Rollouts per example 4
Max tokens 2048
Dataset 500 scenarios across easy/medium/hard
Platform Prime Intellect hosted RL

Run ID: (available on Prime Intellect dashboard)

Reward Curve

Reward
1.38 |                                                                    x
1.36 |                                                        x     x
1.32 |               x     x         x     x         x     x   x
1.28 |         x   x   x     x   x     x     x   x     x
1.24 |       x                       x           x
1.20 |     x                                                   x
1.16 |   x
1.12 |  x                                          x
1.08 | x
1.04 |
1.00 |
0.96 |
0.92 |
0.88 |x
     +-----|-----|-----|-----|-----|-----|-----|-----|-----|-----|----->
       0    20    40    60    80   100   120   140   160   180   199 Step

Final reward: 1.38 (up from 0.89 at step 0 — a 55% improvement). The v0.1 ceiling of 1.14 was surpassed by step 32 and never looked back. Training completed in ~2.75 days (Feb 19–21).

Metrics Over Training

Step Reward Payoff Interaction Quality Action Diversity Error Rate Truncated
0 0.888 0.652 0.184 0.428 9.4% 68.8%
20 1.235 0.928 0.332 0.737 0.0% 10.9%
40 1.252 0.936 0.393 0.767 12.5% 0.0%
60 1.269 0.950 0.405 0.748 0.0% 0.0%
80 1.213 0.891 0.433 0.647 28.1% 0.0%
100 1.274 0.932 0.480 0.700 17.2% 0.0%
120 1.282 0.953 0.549 0.647 17.2% 3.1%
140 1.151 0.835 0.507 0.546 50.0% 0.0%
160 1.323 0.970 0.634 0.623 6.2% 0.0%
180 1.317 0.969 0.629 0.555 6.2% 0.0%
199 1.377 0.998 0.717 0.596 0.0% 0.0%

The Behavioral Shift: Step 0 vs Step 120

The most striking change isn't the reward number — it's what the model does with its turns. We compared rollout samples from step 0 (6 samples) and step 120 (8 samples).
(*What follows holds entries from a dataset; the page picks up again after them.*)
**config.mk**
```make
export PLATFORM = sky130hd
export DESIGN_NAME = tcb_rsp_pipe
export DESIGN_NICKNAME = d
export VERILOG_FILES = /design/src/source/tcb_pkg.sv /design/src/source/tcb_rsp_pipe.sv
export VERILOG_INCLUDE_DIRS = /design/src /design/src/source
export SDC_FILE = /design/constraint.sdc
export NUM_CORES = 1
export LEC_CHECK = 0
export BUFFER_PORTS_ARGS = -buffer_cell sky130_fd_sc_hd__buf_2
export CAP_MARGIN = 25
export CORE_MARGIN = 2
export CORE_UTILIZATION = 40
export DETAILED_ROUTE_END_ITERATION = 16
export PLACE_DENSITY = 0.65
export SKIP_CTS_REPAIR_TIMING = 1
export SYNTH_ARGS = -nofsm -noshare
export SYNTH_HDL_FRONTEND = slang
export SYNTH_SLANG_ARGS = --single-unit
```
**constraint.sdc**
```tcl
create_clock -name bus -period 0.8 [get_ports bus]
set_input_delay 0.12 -clock bus [delete_from_list [all_inputs] [get_ports bus]]
set_output_delay 0.12 -clock bus [all_outputs]
set_load 0.01 [all_outputs]
```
Step 0: High Variance, Low Engagement

At the start of training, the model was wildly inconsistent:

Sample Reward Turns Used Tasks Claimed Tasks Submitted Trades
0 0.702 4 1 0 0
1 1.320 25 5 5 4
2 1.332 25 5 5 4
3 1.005 10 2 2 0
4 0.954 10 2 1 0
5 0.683 3 1 0 0

Two samples barely participated (3-4 turns, never submitted work). Two were moderate (10 turns). Two were fully engaged (25 turns, maxed payoff). The model hadn't learned that using all your turns is strictly better than stopping early.

Step 120: Consistent Engagement

Sample Reward Turns Used Tasks Claimed/Sub Trades Prop/Acc Quality
0 1.317 25 9/5 5/1 0.500
1 1.263 8 2/2 3/0 0.625
2 1.315 25 9/5 6/0 0.500
3 1.403 25 6/4 2/8 0.619
4 0.995 8 2/1 2/0 0.429
5 1.338 25 5/5 8/0 0.542
6 1.306 25 6/5 6/0 0.478
7 1.347 25 6/5 9/0 0.609

Six of eight samples use all 25 turns. Payoff is maxed (1.0) in 6/8 samples.

Averaged Comparison

Metric Step 0 (avg) Step 120 (avg) Change
Reward 0.999 1.286 +28.7%
Payoff 0.734 0.948 +29.2%
Interaction Quality 0.204 0.538 +163%
Action Diversity 0.612 0.674 +10.1%
Turns Used 12.8 20.8 +62%
Tasks Claimed 2.7 5.6 +109%
Tasks Submitted 2.2 4.0 +85%
Trades Proposed 1.3 5.1 +292%

What the Model Learned

1. Use All Your Turns

The single biggest improvement. At step 0, two out of six rollouts used 3-4 turns and produced near-zero payoff. By step 120, the model consistently maxes out its turn budget. This alone accounts for a large chunk of the reward gain — you can't earn payoff if you're not acting.

2. Grind Tasks Harder

Task claims went from 2.7 to 5.6 per rollout, submissions from 2.2 to 4.0. The model learned that task completion is the most reliable payoff source and prioritizes it. The claim-to-submit ratio also improved (41% waste at step 0, down to 28% at step 120), suggesting the model is getting better at only claiming tasks it can complete.

3. Trade Aggressively

Trade proposals jumped from 1.3 to 5.1 per rollout. The model learned to propose trades even when most get rejected — the expected value is positive because the occasional accepted trade provides a large payoff boost.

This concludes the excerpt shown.